### Information supplied
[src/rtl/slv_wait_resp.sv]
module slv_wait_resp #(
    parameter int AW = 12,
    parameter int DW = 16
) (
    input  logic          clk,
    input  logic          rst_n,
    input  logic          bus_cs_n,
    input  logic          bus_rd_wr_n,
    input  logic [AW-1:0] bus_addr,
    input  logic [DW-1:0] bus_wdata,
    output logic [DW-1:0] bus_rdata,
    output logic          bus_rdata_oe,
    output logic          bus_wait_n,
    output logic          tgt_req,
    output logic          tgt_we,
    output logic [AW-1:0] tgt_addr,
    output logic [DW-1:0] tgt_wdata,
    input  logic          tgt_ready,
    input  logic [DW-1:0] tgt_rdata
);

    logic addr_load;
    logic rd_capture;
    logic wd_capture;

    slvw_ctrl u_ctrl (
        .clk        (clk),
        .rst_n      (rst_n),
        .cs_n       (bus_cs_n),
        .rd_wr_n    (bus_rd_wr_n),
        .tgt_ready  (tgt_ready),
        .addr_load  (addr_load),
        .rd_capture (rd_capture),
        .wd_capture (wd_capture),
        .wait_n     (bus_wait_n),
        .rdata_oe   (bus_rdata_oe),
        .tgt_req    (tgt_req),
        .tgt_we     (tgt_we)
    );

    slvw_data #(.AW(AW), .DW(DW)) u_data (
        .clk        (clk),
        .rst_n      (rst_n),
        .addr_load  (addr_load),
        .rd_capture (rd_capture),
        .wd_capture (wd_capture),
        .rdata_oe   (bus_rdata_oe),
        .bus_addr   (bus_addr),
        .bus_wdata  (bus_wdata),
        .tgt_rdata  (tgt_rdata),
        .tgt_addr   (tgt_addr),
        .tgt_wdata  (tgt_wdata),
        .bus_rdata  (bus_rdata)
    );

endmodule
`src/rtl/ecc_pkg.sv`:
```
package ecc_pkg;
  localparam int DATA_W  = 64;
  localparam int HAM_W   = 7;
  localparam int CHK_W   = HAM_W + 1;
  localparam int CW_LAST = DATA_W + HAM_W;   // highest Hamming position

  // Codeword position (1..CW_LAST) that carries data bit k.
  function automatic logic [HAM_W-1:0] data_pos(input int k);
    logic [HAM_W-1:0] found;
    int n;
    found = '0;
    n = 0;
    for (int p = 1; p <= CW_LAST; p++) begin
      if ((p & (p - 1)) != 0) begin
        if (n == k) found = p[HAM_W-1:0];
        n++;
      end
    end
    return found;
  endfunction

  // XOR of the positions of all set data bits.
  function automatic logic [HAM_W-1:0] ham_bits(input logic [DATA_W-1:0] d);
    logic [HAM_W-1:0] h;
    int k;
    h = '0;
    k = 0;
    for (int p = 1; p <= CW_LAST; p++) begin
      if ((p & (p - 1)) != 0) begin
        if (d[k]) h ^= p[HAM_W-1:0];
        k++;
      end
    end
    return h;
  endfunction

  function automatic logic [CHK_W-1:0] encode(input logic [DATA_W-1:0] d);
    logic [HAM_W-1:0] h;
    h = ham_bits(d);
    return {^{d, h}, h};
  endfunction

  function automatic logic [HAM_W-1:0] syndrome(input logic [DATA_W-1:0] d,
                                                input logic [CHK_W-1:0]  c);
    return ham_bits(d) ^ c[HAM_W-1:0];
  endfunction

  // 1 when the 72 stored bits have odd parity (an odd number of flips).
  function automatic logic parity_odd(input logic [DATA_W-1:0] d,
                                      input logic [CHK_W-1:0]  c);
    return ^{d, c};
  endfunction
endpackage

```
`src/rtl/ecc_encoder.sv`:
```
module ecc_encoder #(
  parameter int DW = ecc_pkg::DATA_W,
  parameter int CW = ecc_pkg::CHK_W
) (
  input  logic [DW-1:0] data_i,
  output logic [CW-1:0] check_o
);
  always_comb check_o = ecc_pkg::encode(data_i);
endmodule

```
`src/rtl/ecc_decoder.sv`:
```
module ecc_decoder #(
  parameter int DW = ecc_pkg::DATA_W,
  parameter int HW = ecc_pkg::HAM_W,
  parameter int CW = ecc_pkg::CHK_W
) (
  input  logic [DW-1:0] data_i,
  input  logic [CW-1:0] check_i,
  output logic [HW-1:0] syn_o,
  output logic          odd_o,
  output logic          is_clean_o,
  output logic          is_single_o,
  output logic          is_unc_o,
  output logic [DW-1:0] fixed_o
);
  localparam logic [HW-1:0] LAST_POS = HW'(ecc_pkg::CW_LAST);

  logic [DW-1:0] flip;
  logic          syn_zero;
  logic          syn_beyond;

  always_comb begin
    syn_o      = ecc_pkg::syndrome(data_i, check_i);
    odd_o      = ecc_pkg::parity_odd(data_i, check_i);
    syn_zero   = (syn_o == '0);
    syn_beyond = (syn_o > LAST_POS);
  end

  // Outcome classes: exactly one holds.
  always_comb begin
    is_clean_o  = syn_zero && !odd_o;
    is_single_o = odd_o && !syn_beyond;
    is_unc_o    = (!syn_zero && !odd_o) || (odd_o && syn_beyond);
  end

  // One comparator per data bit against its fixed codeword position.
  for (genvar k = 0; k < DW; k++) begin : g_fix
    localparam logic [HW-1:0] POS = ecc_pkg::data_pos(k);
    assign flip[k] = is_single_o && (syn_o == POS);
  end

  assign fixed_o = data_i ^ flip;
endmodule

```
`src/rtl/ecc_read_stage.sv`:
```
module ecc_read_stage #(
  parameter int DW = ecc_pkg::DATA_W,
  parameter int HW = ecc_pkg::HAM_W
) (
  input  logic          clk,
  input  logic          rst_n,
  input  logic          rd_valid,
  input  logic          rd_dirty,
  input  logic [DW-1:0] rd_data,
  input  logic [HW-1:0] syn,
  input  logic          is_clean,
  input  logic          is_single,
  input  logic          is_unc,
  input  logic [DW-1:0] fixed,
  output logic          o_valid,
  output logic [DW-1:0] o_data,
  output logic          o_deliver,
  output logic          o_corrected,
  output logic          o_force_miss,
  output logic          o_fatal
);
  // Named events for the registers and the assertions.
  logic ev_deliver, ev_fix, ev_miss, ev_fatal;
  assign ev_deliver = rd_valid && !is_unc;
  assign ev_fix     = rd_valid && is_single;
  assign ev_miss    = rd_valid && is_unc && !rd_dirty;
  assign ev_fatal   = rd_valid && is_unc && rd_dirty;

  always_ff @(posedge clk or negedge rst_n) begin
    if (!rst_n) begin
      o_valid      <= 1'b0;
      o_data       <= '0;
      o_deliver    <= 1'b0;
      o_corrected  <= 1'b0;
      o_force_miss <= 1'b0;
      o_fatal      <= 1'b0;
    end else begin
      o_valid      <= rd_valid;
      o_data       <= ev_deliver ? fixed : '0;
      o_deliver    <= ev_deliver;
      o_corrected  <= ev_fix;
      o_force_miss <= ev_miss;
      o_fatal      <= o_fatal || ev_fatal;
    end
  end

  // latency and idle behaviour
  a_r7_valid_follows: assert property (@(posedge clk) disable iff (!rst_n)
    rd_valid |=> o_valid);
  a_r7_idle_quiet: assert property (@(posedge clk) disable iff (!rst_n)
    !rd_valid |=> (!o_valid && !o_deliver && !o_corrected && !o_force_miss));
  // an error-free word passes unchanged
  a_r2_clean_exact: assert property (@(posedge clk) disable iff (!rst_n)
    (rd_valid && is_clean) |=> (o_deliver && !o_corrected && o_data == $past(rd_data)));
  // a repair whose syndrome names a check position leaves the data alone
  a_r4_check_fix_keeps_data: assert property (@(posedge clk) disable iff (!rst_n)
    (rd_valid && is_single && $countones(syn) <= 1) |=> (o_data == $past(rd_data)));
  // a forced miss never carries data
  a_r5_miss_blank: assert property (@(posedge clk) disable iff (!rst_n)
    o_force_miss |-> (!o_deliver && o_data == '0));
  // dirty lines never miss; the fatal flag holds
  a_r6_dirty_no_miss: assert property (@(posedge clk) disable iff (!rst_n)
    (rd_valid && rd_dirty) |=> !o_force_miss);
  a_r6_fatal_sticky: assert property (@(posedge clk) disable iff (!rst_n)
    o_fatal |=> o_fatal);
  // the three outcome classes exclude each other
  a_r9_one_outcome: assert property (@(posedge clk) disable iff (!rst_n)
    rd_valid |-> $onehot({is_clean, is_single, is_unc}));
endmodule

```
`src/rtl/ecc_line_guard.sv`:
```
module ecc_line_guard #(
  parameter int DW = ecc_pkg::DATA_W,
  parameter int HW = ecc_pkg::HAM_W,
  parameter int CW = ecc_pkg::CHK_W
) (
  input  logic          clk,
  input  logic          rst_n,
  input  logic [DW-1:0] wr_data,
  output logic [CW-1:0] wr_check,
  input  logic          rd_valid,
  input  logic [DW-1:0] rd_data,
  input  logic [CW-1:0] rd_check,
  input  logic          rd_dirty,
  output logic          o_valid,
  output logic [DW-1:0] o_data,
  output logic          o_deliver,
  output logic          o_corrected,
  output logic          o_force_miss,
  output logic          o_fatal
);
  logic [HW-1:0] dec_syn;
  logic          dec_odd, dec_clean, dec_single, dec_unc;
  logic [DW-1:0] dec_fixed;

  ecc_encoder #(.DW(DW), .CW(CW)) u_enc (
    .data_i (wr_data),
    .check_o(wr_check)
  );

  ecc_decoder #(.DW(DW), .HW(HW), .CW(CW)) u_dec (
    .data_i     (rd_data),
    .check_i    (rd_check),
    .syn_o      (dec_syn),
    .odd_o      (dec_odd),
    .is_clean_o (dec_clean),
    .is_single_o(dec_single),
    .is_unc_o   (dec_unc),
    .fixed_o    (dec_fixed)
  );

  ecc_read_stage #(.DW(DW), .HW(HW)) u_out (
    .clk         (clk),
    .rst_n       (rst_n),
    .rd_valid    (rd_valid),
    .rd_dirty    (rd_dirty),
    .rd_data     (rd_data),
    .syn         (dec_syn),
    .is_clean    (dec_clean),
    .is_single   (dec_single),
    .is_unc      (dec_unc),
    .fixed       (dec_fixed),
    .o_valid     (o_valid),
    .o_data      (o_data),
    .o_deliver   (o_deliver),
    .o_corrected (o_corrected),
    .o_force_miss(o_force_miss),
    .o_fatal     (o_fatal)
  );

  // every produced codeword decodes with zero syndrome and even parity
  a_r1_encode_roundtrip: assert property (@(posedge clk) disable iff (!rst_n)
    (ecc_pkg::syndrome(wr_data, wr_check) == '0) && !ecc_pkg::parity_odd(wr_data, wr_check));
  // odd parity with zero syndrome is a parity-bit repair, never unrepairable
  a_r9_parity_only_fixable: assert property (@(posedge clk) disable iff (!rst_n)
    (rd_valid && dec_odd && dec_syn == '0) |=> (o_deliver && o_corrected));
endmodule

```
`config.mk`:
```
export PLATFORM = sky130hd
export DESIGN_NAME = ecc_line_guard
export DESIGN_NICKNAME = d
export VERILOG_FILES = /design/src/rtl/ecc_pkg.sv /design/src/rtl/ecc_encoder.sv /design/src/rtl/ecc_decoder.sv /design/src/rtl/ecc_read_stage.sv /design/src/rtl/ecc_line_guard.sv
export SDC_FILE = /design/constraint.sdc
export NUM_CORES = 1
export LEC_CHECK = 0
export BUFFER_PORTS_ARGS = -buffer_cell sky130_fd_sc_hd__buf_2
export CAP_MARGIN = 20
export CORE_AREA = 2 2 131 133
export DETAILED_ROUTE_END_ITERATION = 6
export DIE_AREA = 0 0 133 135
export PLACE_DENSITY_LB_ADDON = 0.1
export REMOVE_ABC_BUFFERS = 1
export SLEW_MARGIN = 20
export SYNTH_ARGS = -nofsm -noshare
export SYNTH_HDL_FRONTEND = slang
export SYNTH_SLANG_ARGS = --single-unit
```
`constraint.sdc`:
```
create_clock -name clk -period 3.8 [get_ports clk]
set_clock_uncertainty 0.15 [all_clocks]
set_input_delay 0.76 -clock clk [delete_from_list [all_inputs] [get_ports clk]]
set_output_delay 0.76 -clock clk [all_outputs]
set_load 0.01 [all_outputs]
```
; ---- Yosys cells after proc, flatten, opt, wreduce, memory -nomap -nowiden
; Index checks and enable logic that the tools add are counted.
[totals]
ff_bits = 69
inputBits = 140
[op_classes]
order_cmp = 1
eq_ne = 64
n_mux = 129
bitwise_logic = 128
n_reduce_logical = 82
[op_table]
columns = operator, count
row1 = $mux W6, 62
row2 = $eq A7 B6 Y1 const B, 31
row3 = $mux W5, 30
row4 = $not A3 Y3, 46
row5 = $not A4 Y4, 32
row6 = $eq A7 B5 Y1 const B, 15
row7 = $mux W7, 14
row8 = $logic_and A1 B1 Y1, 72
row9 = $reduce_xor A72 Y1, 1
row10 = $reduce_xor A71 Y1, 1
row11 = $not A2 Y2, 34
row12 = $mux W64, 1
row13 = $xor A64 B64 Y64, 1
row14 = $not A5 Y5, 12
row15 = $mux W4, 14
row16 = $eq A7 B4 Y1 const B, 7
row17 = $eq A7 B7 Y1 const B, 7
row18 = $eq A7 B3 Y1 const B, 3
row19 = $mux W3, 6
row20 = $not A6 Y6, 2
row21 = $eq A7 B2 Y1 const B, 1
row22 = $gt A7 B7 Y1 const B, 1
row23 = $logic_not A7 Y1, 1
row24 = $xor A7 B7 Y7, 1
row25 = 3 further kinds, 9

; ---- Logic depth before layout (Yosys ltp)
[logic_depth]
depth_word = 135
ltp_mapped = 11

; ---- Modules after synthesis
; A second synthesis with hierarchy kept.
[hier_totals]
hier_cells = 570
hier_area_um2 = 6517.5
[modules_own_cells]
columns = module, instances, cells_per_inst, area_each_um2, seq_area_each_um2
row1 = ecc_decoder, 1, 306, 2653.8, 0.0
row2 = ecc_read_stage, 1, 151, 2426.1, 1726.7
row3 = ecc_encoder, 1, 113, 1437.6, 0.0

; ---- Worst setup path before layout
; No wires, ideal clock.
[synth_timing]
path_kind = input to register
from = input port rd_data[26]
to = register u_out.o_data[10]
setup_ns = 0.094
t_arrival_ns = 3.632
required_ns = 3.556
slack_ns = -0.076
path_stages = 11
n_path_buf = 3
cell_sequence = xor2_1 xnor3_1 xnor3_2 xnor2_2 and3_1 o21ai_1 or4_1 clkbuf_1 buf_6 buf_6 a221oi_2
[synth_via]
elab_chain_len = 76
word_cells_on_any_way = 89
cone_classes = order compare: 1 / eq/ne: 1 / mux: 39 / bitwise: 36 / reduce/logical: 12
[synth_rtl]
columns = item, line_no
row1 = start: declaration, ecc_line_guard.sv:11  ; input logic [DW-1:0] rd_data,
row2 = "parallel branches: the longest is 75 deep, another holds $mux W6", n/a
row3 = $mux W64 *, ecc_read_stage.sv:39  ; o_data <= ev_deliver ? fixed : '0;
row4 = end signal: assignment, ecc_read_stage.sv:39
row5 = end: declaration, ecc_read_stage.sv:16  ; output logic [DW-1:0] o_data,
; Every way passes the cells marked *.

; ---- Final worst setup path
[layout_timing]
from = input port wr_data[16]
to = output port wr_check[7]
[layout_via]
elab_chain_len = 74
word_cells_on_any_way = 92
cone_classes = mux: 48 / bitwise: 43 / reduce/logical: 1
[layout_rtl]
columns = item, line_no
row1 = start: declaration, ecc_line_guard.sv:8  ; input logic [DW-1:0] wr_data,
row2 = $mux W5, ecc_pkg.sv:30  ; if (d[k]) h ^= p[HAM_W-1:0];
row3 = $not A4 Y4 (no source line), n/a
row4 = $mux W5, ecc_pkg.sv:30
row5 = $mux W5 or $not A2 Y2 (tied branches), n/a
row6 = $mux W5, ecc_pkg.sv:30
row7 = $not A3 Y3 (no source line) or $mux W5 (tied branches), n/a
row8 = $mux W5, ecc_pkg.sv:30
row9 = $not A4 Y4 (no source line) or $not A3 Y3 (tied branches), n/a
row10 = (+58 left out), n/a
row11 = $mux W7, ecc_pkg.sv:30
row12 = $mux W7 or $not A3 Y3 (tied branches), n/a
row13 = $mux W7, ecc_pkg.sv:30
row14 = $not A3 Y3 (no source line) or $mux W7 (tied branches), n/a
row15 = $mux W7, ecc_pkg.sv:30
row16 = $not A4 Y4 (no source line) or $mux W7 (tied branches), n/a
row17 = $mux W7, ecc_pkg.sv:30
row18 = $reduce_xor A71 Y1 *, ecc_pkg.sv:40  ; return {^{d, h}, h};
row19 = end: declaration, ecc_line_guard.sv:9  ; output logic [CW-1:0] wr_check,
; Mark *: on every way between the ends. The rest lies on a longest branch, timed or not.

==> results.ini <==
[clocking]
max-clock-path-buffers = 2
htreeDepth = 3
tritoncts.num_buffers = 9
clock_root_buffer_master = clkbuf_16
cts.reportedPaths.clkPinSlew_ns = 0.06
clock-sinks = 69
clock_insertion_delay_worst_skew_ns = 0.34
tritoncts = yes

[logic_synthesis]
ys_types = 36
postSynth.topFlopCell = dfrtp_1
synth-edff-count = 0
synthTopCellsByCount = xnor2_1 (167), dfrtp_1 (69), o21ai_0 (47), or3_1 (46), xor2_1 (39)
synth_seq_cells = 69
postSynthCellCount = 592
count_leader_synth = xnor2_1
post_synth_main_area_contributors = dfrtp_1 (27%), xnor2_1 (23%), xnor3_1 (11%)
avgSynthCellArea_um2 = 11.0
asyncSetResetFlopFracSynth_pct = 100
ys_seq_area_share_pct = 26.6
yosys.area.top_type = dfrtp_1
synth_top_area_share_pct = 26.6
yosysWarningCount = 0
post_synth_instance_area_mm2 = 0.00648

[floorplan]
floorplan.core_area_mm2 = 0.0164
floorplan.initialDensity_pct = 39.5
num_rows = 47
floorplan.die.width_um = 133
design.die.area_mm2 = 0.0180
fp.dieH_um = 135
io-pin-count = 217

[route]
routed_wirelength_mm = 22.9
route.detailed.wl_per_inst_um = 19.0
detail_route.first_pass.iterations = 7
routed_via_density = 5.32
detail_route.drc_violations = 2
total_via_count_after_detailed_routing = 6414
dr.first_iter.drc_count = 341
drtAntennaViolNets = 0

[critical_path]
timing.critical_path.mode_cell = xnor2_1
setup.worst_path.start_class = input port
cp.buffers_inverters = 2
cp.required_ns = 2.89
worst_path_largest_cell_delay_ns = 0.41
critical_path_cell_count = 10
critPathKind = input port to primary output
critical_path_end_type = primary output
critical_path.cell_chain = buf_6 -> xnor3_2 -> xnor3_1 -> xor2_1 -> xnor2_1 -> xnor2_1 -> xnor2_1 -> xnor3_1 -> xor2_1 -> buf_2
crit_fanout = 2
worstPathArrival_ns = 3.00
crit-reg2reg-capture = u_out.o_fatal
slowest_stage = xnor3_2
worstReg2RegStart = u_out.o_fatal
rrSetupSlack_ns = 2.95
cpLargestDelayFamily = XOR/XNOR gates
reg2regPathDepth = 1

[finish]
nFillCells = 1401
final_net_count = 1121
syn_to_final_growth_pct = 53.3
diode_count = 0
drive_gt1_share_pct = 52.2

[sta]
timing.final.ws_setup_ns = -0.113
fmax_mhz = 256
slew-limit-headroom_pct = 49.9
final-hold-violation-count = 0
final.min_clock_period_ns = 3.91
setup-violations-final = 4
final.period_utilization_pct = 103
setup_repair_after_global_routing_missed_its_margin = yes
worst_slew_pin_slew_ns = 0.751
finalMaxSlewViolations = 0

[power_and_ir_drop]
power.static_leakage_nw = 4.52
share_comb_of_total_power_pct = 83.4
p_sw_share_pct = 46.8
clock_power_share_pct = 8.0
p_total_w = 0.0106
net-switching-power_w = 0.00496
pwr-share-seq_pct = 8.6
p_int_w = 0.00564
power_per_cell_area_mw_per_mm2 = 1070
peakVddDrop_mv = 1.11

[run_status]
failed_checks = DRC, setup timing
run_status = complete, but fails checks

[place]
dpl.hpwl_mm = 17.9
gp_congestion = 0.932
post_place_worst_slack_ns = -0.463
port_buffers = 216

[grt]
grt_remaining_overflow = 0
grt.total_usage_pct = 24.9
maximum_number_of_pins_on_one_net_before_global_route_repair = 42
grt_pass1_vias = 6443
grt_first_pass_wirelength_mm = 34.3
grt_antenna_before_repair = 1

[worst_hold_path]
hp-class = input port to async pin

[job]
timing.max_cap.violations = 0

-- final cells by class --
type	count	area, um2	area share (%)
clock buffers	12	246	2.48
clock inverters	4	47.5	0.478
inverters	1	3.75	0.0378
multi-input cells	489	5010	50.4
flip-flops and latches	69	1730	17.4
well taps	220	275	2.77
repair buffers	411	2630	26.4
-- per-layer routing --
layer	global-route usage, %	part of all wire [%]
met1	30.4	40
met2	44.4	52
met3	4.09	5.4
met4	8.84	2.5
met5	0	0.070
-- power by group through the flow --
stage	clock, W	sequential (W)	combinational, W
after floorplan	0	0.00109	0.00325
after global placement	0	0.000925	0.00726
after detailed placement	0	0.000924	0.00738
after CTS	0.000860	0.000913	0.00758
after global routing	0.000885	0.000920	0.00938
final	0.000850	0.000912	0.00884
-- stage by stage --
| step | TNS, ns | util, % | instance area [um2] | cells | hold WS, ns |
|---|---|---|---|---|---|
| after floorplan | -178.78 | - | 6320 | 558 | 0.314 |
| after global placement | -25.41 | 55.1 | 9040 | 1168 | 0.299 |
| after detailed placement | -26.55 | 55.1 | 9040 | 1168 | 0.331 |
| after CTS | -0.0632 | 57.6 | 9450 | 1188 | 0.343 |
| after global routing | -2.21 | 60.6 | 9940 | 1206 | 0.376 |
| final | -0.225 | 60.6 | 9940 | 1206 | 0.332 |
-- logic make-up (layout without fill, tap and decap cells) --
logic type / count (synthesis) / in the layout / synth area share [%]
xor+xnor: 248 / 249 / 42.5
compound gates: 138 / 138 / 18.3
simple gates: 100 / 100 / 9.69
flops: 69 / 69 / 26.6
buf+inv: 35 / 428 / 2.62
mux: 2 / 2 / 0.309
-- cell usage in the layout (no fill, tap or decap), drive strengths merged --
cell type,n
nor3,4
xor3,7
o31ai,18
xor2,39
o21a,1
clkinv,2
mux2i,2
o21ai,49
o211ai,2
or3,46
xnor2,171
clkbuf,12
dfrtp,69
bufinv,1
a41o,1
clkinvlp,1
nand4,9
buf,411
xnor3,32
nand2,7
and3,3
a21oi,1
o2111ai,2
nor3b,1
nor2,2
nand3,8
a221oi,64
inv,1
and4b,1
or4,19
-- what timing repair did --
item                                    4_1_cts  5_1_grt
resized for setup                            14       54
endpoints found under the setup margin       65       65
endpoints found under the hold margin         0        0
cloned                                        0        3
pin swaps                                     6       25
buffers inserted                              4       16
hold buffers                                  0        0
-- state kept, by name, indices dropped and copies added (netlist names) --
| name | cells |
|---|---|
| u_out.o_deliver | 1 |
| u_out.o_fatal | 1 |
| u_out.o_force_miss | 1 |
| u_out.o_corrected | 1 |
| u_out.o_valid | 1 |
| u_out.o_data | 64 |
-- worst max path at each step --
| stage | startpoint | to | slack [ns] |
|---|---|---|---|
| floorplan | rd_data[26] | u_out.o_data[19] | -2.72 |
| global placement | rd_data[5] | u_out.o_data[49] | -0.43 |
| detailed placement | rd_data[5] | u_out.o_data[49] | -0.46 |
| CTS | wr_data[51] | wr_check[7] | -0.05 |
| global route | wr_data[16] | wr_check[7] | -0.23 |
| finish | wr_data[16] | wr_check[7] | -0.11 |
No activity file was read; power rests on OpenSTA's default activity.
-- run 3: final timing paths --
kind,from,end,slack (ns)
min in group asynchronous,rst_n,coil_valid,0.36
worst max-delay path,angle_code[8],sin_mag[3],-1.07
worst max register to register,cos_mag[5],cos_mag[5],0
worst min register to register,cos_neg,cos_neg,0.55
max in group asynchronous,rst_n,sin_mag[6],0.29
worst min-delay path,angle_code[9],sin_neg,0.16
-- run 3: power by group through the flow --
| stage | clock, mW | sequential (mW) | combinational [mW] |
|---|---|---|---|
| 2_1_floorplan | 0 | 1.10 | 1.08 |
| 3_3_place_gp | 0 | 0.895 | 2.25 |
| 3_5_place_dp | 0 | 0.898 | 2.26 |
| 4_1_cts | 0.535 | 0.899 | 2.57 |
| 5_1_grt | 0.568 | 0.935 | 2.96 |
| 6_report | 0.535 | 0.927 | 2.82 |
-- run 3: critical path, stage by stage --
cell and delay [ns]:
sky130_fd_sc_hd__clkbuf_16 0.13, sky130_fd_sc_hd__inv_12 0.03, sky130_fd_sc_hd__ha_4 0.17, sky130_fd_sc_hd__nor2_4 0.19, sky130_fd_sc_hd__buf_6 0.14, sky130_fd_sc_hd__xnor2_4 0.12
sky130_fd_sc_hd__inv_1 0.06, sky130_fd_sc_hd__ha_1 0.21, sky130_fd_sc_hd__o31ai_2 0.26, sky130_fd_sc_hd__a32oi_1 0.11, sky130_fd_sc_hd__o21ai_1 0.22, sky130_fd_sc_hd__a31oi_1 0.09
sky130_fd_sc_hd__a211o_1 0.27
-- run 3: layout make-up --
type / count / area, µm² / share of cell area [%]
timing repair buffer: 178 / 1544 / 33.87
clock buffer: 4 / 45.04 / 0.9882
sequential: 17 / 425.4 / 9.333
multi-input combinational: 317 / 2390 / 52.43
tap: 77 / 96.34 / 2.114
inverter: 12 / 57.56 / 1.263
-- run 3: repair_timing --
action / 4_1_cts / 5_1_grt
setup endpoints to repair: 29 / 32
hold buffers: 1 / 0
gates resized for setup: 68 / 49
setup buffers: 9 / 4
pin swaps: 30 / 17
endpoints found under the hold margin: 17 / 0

### Your goal
Print, without alteration, only the lines above between the one holding "timing.final.ws_setup_ns = -0.113" and the one holding "1168 | 0.331 |", inclusive.

### Response
timing.final.ws_setup_ns = -0.113
fmax_mhz = 256
slew-limit-headroom_pct = 49.9
final-hold-violation-count = 0
final.min_clock_period_ns = 3.91
setup-violations-final = 4
final.period_utilization_pct = 103
setup_repair_after_global_routing_missed_its_margin = yes
worst_slew_pin_slew_ns = 0.751
finalMaxSlewViolations = 0

[power_and_ir_drop]
power.static_leakage_nw = 4.52
share_comb_of_total_power_pct = 83.4
p_sw_share_pct = 46.8
clock_power_share_pct = 8.0
p_total_w = 0.0106
net-switching-power_w = 0.00496
pwr-share-seq_pct = 8.6
p_int_w = 0.00564
power_per_cell_area_mw_per_mm2 = 1070
peakVddDrop_mv = 1.11

[run_status]
failed_checks = DRC, setup timing
run_status = complete, but fails checks

[place]
dpl.hpwl_mm = 17.9
gp_congestion = 0.932
post_place_worst_slack_ns = -0.463
port_buffers = 216

[grt]
grt_remaining_overflow = 0
grt.total_usage_pct = 24.9
maximum_number_of_pins_on_one_net_before_global_route_repair = 42
grt_pass1_vias = 6443
grt_first_pass_wirelength_mm = 34.3
grt_antenna_before_repair = 1

[worst_hold_path]
hp-class = input port to async pin

[job]
timing.max_cap.violations = 0

-- final cells by class --
type	count	area, um2	area share (%)
clock buffers	12	246	2.48
clock inverters	4	47.5	0.478
inverters	1	3.75	0.0378
multi-input cells	489	5010	50.4
flip-flops and latches	69	1730	17.4
well taps	220	275	2.77
repair buffers	411	2630	26.4
-- per-layer routing --
layer	global-route usage, %	part of all wire [%]
met1	30.4	40
met2	44.4	52
met3	4.09	5.4
met4	8.84	2.5
met5	0	0.070
-- power by group through the flow --
stage	clock, W	sequential (W)	combinational, W
after floorplan	0	0.00109	0.00325
after global placement	0	0.000925	0.00726
after detailed placement	0	0.000924	0.00738
after CTS	0.000860	0.000913	0.00758
after global routing	0.000885	0.000920	0.00938
final	0.000850	0.000912	0.00884
-- stage by stage --
| step | TNS, ns | util, % | instance area [um2] | cells | hold WS, ns |
|---|---|---|---|---|---|
| after floorplan | -178.78 | - | 6320 | 558 | 0.314 |
| after global placement | -25.41 | 55.1 | 9040 | 1168 | 0.299 |
| after detailed placement | -26.55 | 55.1 | 9040 | 1168 | 0.331 |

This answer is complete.